A friend shared this recipe sometime in the middle of the winter. We loved this soup and decided to make a batch for camping.
Squash soup is always perfect in the winter, but we decided it will be just as good in the summer, sitting beside a lake.
This is a nice thick soup, with just a bit of a bite.
Ingredients
1 large butternut squash (about 4 lbs)
1 tablespoon vegetable or canola oil
2 tablespoons butter
2 cups of diced onion
2 cups diced granny smith apple unpeeled (peeled if you must)
1 clove garlic minced
¼ teaspoon crushed red chili flakes
4 cups chicken broth (vegetable broth works too of course)
1 teaspoons salt (less if you used salted butter, more if you love salt) I always err on the side of caution and let people do their own.
¼ teaspoon freshly ground black pepper (I add a bit more because everyone we camp with LOVES pepper)
½ cup cream (I use half and half)
5-8 fresh chopped sage leaves
½ cup toasted pumpkin seeds or pumpkin croutons (see recipe)
Directions
Preheat oven to 375 Fahrenheit or 190 degrees Celsius
Wash and dry the squash, then cover it with 1 tablespoon vegetable or canola oil. Place squash on a tray – (foil or parchment lined makes for easier cleanup). Place the squash in the oven for an hour to an hour and a half, turning often. You know it is done when you can pierce it with a knife or fork easily. When it’s done cut it in half and let it cool. Then remove the seeds and place the flesh in a bowl or directly into the pot if you have everything else ready to go.
In a large pot or Dutch oven, over medium heat, melt the butter and add the onions. Cook until onions are just starting to caramelize.

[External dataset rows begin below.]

$ cat src/pli_pkg.sv
`timescale 1ns / 1ps
// ----------------------------------------------------------------------------
// pli_pkg
// Shared types and constants of the piecewise linear interpolator.
// ----------------------------------------------------------------------------
package pli_pkg;

	localparam int MAX_POINTS = 64;
	localparam int PTR_W      = $clog2(MAX_POINTS);
	localparam int CNT_W      = 7;
	localparam int DIV_CNT_W  = 6;
	localparam int FRAC_W     = 16;

	typedef enum logic [1:0] {
		MODE_LOAD  = 2'd0,
		MODE_CLAMP = 2'd1,
		MODE_WRAP  = 2'd2,
		MODE_NONE  = 2'd3
	} mode_t;

	typedef enum logic {
		STATUS_OK    = 1'b0,
		STATUS_EMPTY = 1'b1
	} status_t;

	typedef struct packed {
		logic [1:0]         mode;
		logic [PTR_W-1:0]   point_index;
		logic signed [31:0] point_time;
		logic signed [31:0] point_value;
		logic signed [31:0] query_time;
	} req_t;

	typedef struct packed {
		logic signed [31:0] result_value;
		logic               status;
	} rsp_t;

	typedef struct packed {
		logic signed [31:0] bp_time;
		logic signed [31:0] bp_value;
	} bp_t;

	// shift-subtract divider request and response
	typedef struct packed {
		logic [31:0]          rem;
		logic [31:0]          dvd;
		logic [31:0]          den;
		logic [DIV_CNT_W-1:0] steps;
	} div_req_t;

	typedef struct packed {
		logic              done;
		logic [FRAC_W-1:0] quo;
		logic [31:0]       rem;
	} div_rsp_t;

endpackage

$ cat src/pli_div.sv
`timescale 1ns / 1ps
// ----------------------------------------------------------------------------
// pli_div
// Restoring divider, one quotient bit per cycle. Serves both the wrap
// modulo and the Q0.16 interval fraction.
// ----------------------------------------------------------------------------
module pli_div import pli_pkg::*; (
	input  logic     clk,
	input  logic     arst_n,
	input  logic     go,
	input  div_req_t req,
	output div_rsp_t rsp
);

	logic [31:0]          rem_q;
	logic [31:0]          dvd_q;
	logic [31:0]          den_q;
	logic [FRAC_W-1:0]    quo_q;
	logic [DIV_CNT_W-1:0] cnt_q;
	logic                 done_q;
	logic [32:0]          trial;
	logic                 fits;

	assign trial = {rem_q, dvd_q[31]};
	assign fits  = trial >= {1'b0, den_q};

	always_ff @(posedge clk or negedge arst_n) begin
		if (!arst_n) begin
			cnt_q  <= '0;
			done_q <= 1'b0;
		end else begin
			done_q <= 1'b0;
			if (go) begin
				cnt_q <= req.steps;
			end else if (cnt_q != '0) begin
				cnt_q <= cnt_q - 1'b1;
				if (cnt_q == DIV_CNT_W'(1)) begin
					done_q <= 1'b1;
				end
			end
		end
	end

	always_ff @(posedge clk) begin
		if (go) begin
			rem_q <= req.rem;
			dvd_q <= req.dvd;
			den_q <= req.den;
			quo_q <= '0;
		end else if (cnt_q != '0) begin
			dvd_q <= {dvd_q[30:0], 1'b0};
			quo_q <= {quo_q[FRAC_W-2:0], fits};
			if (fits) begin
				rem_q <= 32'(trial - {1'b0, den_q});
			end else begin
				rem_q <= trial[31:0];
			end
		end
	end

	assign rsp = '{done: done_q, quo: quo_q, rem: rem_q};

endmodule

$ cat config.mk
export PLATFORM = sky130hd
export DESIGN_NAME = pli_div
export DESIGN_NICKNAME = d
export VERILOG_FILES = /design/src/pli_pkg.sv /design/src/pli_div.sv
export SDC_FILE = /design/constraint.sdc
export NUM_CORES = 1
export LEC_CHECK = 0
export ABC_CLOCK_PERIOD_IN_PS = 3900
export BUFFER_PORTS_ARGS = -buffer_cell sky130_fd_sc_hd__buf_2
export CAP_MARGIN = 20
export CELL_PAD_IN_SITES_DETAIL_PLACEMENT = 2
export CELL_PAD_IN_SITES_GLOBAL_PLACEMENT = 2
export CORE_MARGIN = 2
export CORE_UTILIZATION = 35
export CTS_CLUSTER_SIZE = 25
export DETAILED_ROUTE_END_ITERATION = 12
export GPL_ROUTABILITY_DRIVEN = 0
export PLACE_DENSITY_LB_ADDON = 0.05
export SLEW_MARGIN = 0
export SYNTH_ARGS = -nofsm -noshare
export SYNTH_HDL_FRONTEND = slang
export SYNTH_SLANG_ARGS = --single-unit
export TNS_END_PERCENT = 30
$ cat constraint.sdc
create_clock -name clk -period 3.9 [get_ports clk]
set_input_delay 1.17 -clock clk [delete_from_list [all_inputs] [get_ports clk]]
set_output_delay 1.17 -clock clk [all_outputs]
set_load 0.005 [all_outputs]
===== src/rtl/mphp_pkg.sv =====
// Shared types and constants for the mesh packet header parser.
`timescale 1ns / 1ps
`default_nettype none

package mphp_pkg;

   // Number of transport code bytes (two 16-bit codes)
   localparam logic [7:0] TRANSPORT_BYTES = 8'd4;

   // Register indexes on the csr port
   localparam logic [2:0] REG_ROUTE_MASK      = 3'd0;
   localparam logic [2:0] REG_TRANSPORT_A     = 3'd1;
   localparam logic [2:0] REG_TRANSPORT_B     = 3'd2;
   localparam logic [2:0] REG_TYPE_SHIFT      = 3'd3;
   localparam logic [2:0] REG_TYPE_MASK       = 3'd4;
   localparam logic [2:0] REG_MAX_PATH_LEN    = 3'd5;
   localparam logic [2:0] REG_MAX_PAYLOAD_LEN = 3'd6;

   typedef enum logic [2:0] {
      PH_HEADER    = 3'd0,
      PH_TRANSPORT = 3'd1,
      PH_PATHLEN   = 3'd2,
      PH_PATH      = 3'd3,
      PH_PAYLOAD   = 3'd4
   } phase_type;

   typedef enum logic [2:0] {
      FK_HEADER    = 3'd0,
      FK_TRANSPORT = 3'd1,
      FK_PATHLEN   = 3'd2,
      FK_PATH      = 3'd3,
      FK_PAYLOAD   = 3'd4
   } field_kind_type;

   typedef enum logic [2:0] {
      ST_OK          = 3'd0,
      ST_TC_SHORT    = 3'd1,
      ST_NO_PATHLEN  = 3'd2,
      ST_PATH_SHORT  = 3'd3,
      ST_NO_PAYLOAD  = 3'd4,
      ST_PAYLOAD_BIG = 3'd5
   } status_type;

   typedef struct packed {
      logic [7:0] data_byte;
      logic       last_byte;
   } req_word_type;

   typedef struct packed {
      logic [7:0] byte_value;
      logic [2:0] field_kind;
      logic [7:0] field_offset;
      logic [7:0] route_type;
      logic [7:0] payload_type;
      logic [7:0] path_length;
      logic [7:0] payload_length;
      logic       frame_end;
      logic [2:0] frame_status;
   } rsp_word_type;

endpackage

`default_nettype wire


===== src/rtl/mphp_req_if.sv =====
// Input byte channel: valid/ready handshake carrying one packet byte.
`timescale 1ns / 1ps
`default_nettype none

interface mphp_req_if;
   import mphp_pkg::*;

   logic         valid;
   logic         ready;
   req_word_type payload;

   modport source (output valid, output payload, input ready);
   modport sink   (input valid, input payload, output ready);
endinterface

`default_nettype wire


===== src/rtl/mphp_rsp_if.sv =====
// Result channel: valid/ready handshake carrying one tagged byte.
`timescale 1ns / 1ps
`default_nettype none

interface mphp_rsp_if;
   import mphp_pkg::*;

   logic         valid;
   logic         ready;
   rsp_word_type payload;

   modport source (output valid, output payload, input ready);
   modport sink   (input valid, input payload, output ready);
endinterface

`default_nettype wire


===== src/rtl/mesh_packet_header_parser.sv =====
// Top level of the byte-serial mesh packet header parser.
`timescale 1ns / 1ps
`default_nettype none

// Channel   Dir   Handshake              Word
// req_ch    in    valid/ready            data_byte, last_byte
// rsp_ch    out   valid/ready            tagged byte, held fields, status
// csr_*     in    APB write/read         seven registers of up to 8 bits at 4*index
//
// One word in, one word out. A byte is tagged in the cycle it is accepted and
// its result sits in the output register from the next cycle; 1 byte per cycle
// sustained while rsp_ch.ready stays high, set by the single output register stage.
// Synchronous active-high reset returns the parser to expecting a header.
// req_ch.ready stays high while the output register is empty or being drained,
// so a stalled result blocks only the next byte, never a drained one.

module mesh_packet_header_parser (
   input  wire logic        clock,
   input  wire logic        reset,
   mphp_req_if.sink         req_ch,
   mphp_rsp_if.source       rsp_ch,
   input  wire logic        csr_psel,
   input  wire logic        csr_penable,
   input  wire logic        csr_pwrite,
   input  wire logic [4:0]  csr_paddr,
   input  wire logic [31:0] csr_pwdata,
   output logic      [31:0] csr_prdata,
   output logic             csr_pready
);
   import mphp_pkg::*;

   // ---------------------------------------------------------------------
   // Configuration registers
   // ---------------------------------------------------------------------
   logic [7:0] route_mask_ff;
   logic [7:0] transport_a_ff;
   logic [7:0] transport_b_ff;
   logic [2:0] type_shift_ff;
   logic [7:0] type_mask_ff;
   logic [7:0] max_path_len_ff;
   logic [7:0] max_payload_len_ff;

   logic       csr_write;
   logic [2:0] csr_index;

   assign csr_pready = 1'b1;
   assign csr_write  = csr_psel && csr_penable && csr_pwrite && csr_pready;
   assign csr_index  = csr_paddr[4:2];

   always_ff @(posedge clock) begin
      if (reset) begin
         route_mask_ff      <= 8'd3;
         transport_a_ff     <= 8'd0;
         transport_b_ff     <= 8'd3;
         type_shift_ff      <= 3'd2;
         type_mask_ff       <= 8'd15;
         max_path_len_ff    <= 8'd64;
         max_payload_len_ff <= 8'd184;
      end else if (csr_write) begin
         case (csr_index)
            REG_ROUTE_MASK:      route_mask_ff      <= csr_pwdata[7:0];
            REG_TRANSPORT_A:     transport_a_ff     <= csr_pwdata[7:0];
            REG_TRANSPORT_B:     transport_b_ff     <= csr_pwdata[7:0];
            REG_TYPE_SHIFT:      type_shift_ff      <= csr_pwdata[2:0];
            REG_TYPE_MASK:       type_mask_ff       <= csr_pwdata[7:0];
            REG_MAX_PATH_LEN:    max_path_len_ff    <= csr_pwdata[7:0];
            REG_MAX_PAYLOAD_LEN: max_payload_len_ff <= csr_pwdata[7:0];
            default: ;  // unmapped index: write dropped
         endcase
      end
   end

   always_comb begin
      case (csr_index)
         REG_ROUTE_MASK:      csr_prdata = {24'd0, route_mask_ff};
         REG_TRANSPORT_A:     csr_prdata = {24'd0, transport_a_ff};
         REG_TRANSPORT_B:     csr_prdata = {24'd0, transport_b_ff};
         REG_TYPE_SHIFT:      csr_prdata = {29'd0, type_shift_ff};
         REG_TYPE_MASK:       csr_prdata = {24'd0, type_mask_ff};
         REG_MAX_PATH_LEN:    csr_prdata = {24'd0, max_path_len_ff};
         REG_MAX_PAYLOAD_LEN: csr_prdata = {24'd0, max_payload_len_ff};
         default:             csr_prdata = 32'd0;
      endcase
   end

   // ---------------------------------------------------------------------
   // Handshake: output register with pass-through ready
   // ---------------------------------------------------------------------
   logic         rsp_valid_ff;
   rsp_word_type rsp_word_ff;
   rsp_word_type rsp_word_in;
   logic         req_accept;

   assign req_ch.ready   = !rsp_valid_ff || rsp_ch.ready;
   assign req_accept     = req_ch.valid && req_ch.ready;
   assign rsp_ch.valid   = rsp_valid_ff;
   assign rsp_ch.payload = rsp_word_ff;

   // ---------------------------------------------------------------------
   // Frame state
   // ---------------------------------------------------------------------
   phase_type  phase_ff, phase_in;
   logic [7:0] field_count_ff, field_count_in;
   logic [7:0] held_header_ff, held_header_in;
   logic [7:0] held_path_len_ff, held_path_len_in;
   logic [7:0] payload_count_ff, payload_count_in;

   logic [7:0] in_byte;
   logic       in_last;
   logic [7:0] hdr_route;
   logic       wants_transport;
   logic [7:0] path_len_eff;
   logic [7:0] count_inc;
   logic       transport_done;
   logic       path_done;

   assign in_byte         = req_ch.payload.data_byte;
   assign in_last         = req_ch.payload.last_byte;
   assign hdr_route       = in_byte & route_mask_ff;
   assign wants_transport = (hdr_route == transport_a_ff) || (hdr_route == transport_b_ff);
   // over-limit length counts as zero: the frame goes straight to payload
   assign path_len_eff    = (in_byte > max_path_len_ff) ? 8'd0 : in_byte;
   assign count_inc       = field_count_ff + 8'd1;
   assign transport_done  = count_inc >= TRANSPORT_BYTES;
   assign path_done       = count_inc >= held_path_len_ff;

   // next phase
   always_comb begin
      case (phase_ff)
         PH_TRANSPORT: phase_in = transport_done ? PH_PATHLEN : PH_TRANSPORT;
         PH_PATHLEN:   phase_in = (path_len_eff != 8'd0) ? PH_PATH : PH_PAYLOAD;
         PH_PATH:      phase_in = path_done ? PH_PAYLOAD : PH_PATH;
         PH_PAYLOAD:   phase_in = PH_PAYLOAD;
         default:      phase_in = wants_transport ? PH_TRANSPORT : PH_PATHLEN;
      endcase
      if (in_last) begin
         phase_in = PH_HEADER;
      end
   end

   // counters, held fields and the tagged result word
   field_kind_type kind;
   status_type     status;
   logic [7:0]     offset;

   always_comb begin
      field_count_in   = field_count_ff;
      held_header_in   = held_header_ff;
      held_path_len_in = held_path_len_ff;
      payload_count_in = payload_count_ff;
      offset           = 8'd0;
      case (phase_ff)
         PH_TRANSPORT: begin
            kind           = FK_TRANSPORT;
            offset         = field_count_ff;
            field_count_in = transport_done ? 8'd0 : count_inc;
            status         = transport_done ? ST_NO_PATHLEN : ST_TC_SHORT;
         end
         PH_PATHLEN: begin
            kind             = FK_PATHLEN;
            held_path_len_in = path_len_eff;
            field_count_in   = 8'd0;
            status           = (path_len_eff != 8'd0) ? ST_PATH_SHORT : ST_NO_PAYLOAD;
         end
         PH_PATH: begin
            kind           = FK_PATH;
            offset         = field_count_ff;
            field_count_in = path_done ? 8'd0 : count_inc;
            status         = path_done ? ST_NO_PAYLOAD : ST_PATH_SHORT;
         end
         PH_PAYLOAD: begin
            kind   = FK_PAYLOAD;
            offset = payload_count_ff;
            // saturating count
            payload_count_in = (payload_count_ff == 8'hFF) ? payload_count_ff
                                                           : payload_count_ff + 8'd1;
            status = (payload_count_in > max_payload_len_ff) ? ST_PAYLOAD_BIG : ST_OK;
         end
         default: begin
            // header byte; unused phase codes also land here
            kind             = FK_HEADER;
            held_header_in   = in_byte;
            held_path_len_in = 8'd0;
            payload_count_in = 8'd0;
            field_count_in   = 8'd0;
            status           = wants_transport ? ST_TC_SHORT : ST_NO_PATHLEN;
         end
      endcase
      if (in_last) begin
         field_count_in = 8'd0;
      end

      rsp_word_in.byte_value     = in_byte;
      rsp_word_in.field_kind     = kind;
      rsp_word_in.field_offset   = offset;
      rsp_word_in.route_type     = held_header_in & route_mask_ff;
      rsp_word_in.payload_type   = (held_header_in >> type_shift_ff) & type_mask_ff;
      rsp_word_in.path_length    = held_path_len_in;
      rsp_word_in.payload_length = payload_count_in;
      rsp_word_in.frame_end      = in_last;
      rsp_word_in.frame_status   = in_last ? status : ST_OK;
   end

   always_ff @(posedge clock) begin
      if (reset) begin
         phase_ff         <= PH_HEADER;
         field_count_ff   <= 8'd0;
         held_header_ff   <= 8'd0;
         held_path_len_ff <= 8'd0;
         payload_count_ff <= 8'd0;
         rsp_valid_ff     <= 1'b0;
      end else begin
         if (req_accept) begin
            phase_ff         <= phase_in;
            field_count_ff   <= field_count_in;
            held_header_ff   <= held_header_in;
            held_path_len_ff <= held_path_len_in;
            payload_count_ff <= payload_count_in;
            rsp_valid_ff     <= 1'b1;
         end else if (rsp_ch.ready) begin
            rsp_valid_ff     <= 1'b0;
         end
      end
   end

   // result word needs no reset
   always_ff @(posedge clock) begin
      if (req_accept) begin
         rsp_word_ff <= rsp_word_in;
      end
   end

   // ---------------------------------------------------------------------
   // Checks
   // ---------------------------------------------------------------------
   a_last_returns_to_header: assert property (@(posedge clock) disable iff (reset)
      req_accept && in_last |=> phase_ff == PH_HEADER)
      else $error("parser not back at header after last word");

   a_header_tagged: assert property (@(posedge clock) disable iff (reset)
      req_accept && phase_ff == PH_HEADER |=>
         rsp_valid_ff && rsp_word_ff.field_kind == FK_HEADER)
      else $error("header word not tagged as header");

   a_status_only_at_end: assert property (@(posedge clock) disable iff (reset)
      rsp_valid_ff && !rsp_word_ff.frame_end |-> rsp_word_ff.frame_status == ST_OK)
      else $error("nonzero status on a word that does not end the frame");

   a_ready_when_empty: assert property (@(posedge clock) disable iff (reset)
      !rsp_valid_ff |-> req_ch.ready)
      else $error("input stalled with an empty output register");

endmodule

`default_nettype wire

===== src/flat_wrapper.sv =====
// flat-port wrapper written by rule: the top's interface ports become plain ports
module mesh_packet_header_parser_flat import mphp_pkg::*;
  (clock, reset, csr_psel, csr_penable, csr_pwrite, csr_paddr, csr_pwdata, csr_prdata, csr_pready, req_ch_valid, req_ch_payload, req_ch_ready, rsp_ch_valid, rsp_ch_payload, rsp_ch_ready);
  mphp_req_if req_ch_i ();
  mphp_rsp_if rsp_ch_i ();
  input  wire logic clock;
  input  wire logic reset;
  input  wire logic csr_psel;
  input  wire logic csr_penable;
  input  wire logic csr_pwrite;
  input  wire logic [4:0] csr_paddr;
  input  wire logic [31:0] csr_pwdata;
  output logic      [31:0] csr_prdata;
  output logic csr_pready;
  input wire logic [$bits(req_ch_i.valid)-1:0] req_ch_valid;
  input wire logic [$bits(req_ch_i.payload)-1:0] req_ch_payload;
  output wire logic [$bits(req_ch_i.ready)-1:0] req_ch_ready;
  output wire logic [$bits(rsp_ch_i.valid)-1:0] rsp_ch_valid;
  output wire logic [$bits(rsp_ch_i.payload)-1:0] rsp_ch_payload;
  input wire logic [$bits(rsp_ch_i.ready)-1:0] rsp_ch_ready;
  assign req_ch_i.valid = req_ch_valid;
  assign req_ch_i.payload = req_ch_payload;
  assign req_ch_ready = req_ch_i.ready;
  assign rsp_ch_valid = rsp_ch_i.valid;
  assign rsp_ch_payload = rsp_ch_i.payload;
  assign rsp_ch_i.ready = rsp_ch_ready;
  mesh_packet_header_parser u_core (.clock(clock), .reset(reset), .req_ch(req_ch_i), .rsp_ch(rsp_ch_i), .csr_psel(csr_psel), .csr_penable(csr_penable), .csr_pwrite(csr_pwrite), .csr_paddr(csr_paddr), .csr_pwdata(csr_pwdata), .csr_prdata(csr_prdata), .csr_pready(csr_pready));
endmodule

Add the diced apple and cook until soften (5 minutes). Add garlic and red chili flakes and cook for 1 minute.
Remove the pan from the heat if your squash isn’t ready. I often do my squash the day before so it is all ready to go.
Add the stock, salt and pepper and stir.
Bring to a boil over medium high heat and then reduce it to simmer for 15 minutes, stirring occasionally to break up large pieces.
Remove the pot from the heat and add the cream and sage.
Use an immersion blender or food processor to puree the soup.
Season to taste.
Dehydrate
Place on dehydrator trays.
I like to let the soup cool before doing this because the soup thickens. However, when I made this soup I didn’t have a lot of time. So when I added the soup to the trays it actually went over the edge. I started adding a little bit at a time building up each tray slowly.
Set the dehydrator to 145 F. Our soup took 24 hours to dehydrate.
In Camp
Cover with water and re-hydrate.
This year we are going to try home made pumpkin bread croutons with this soup. We will let you know how it turns out.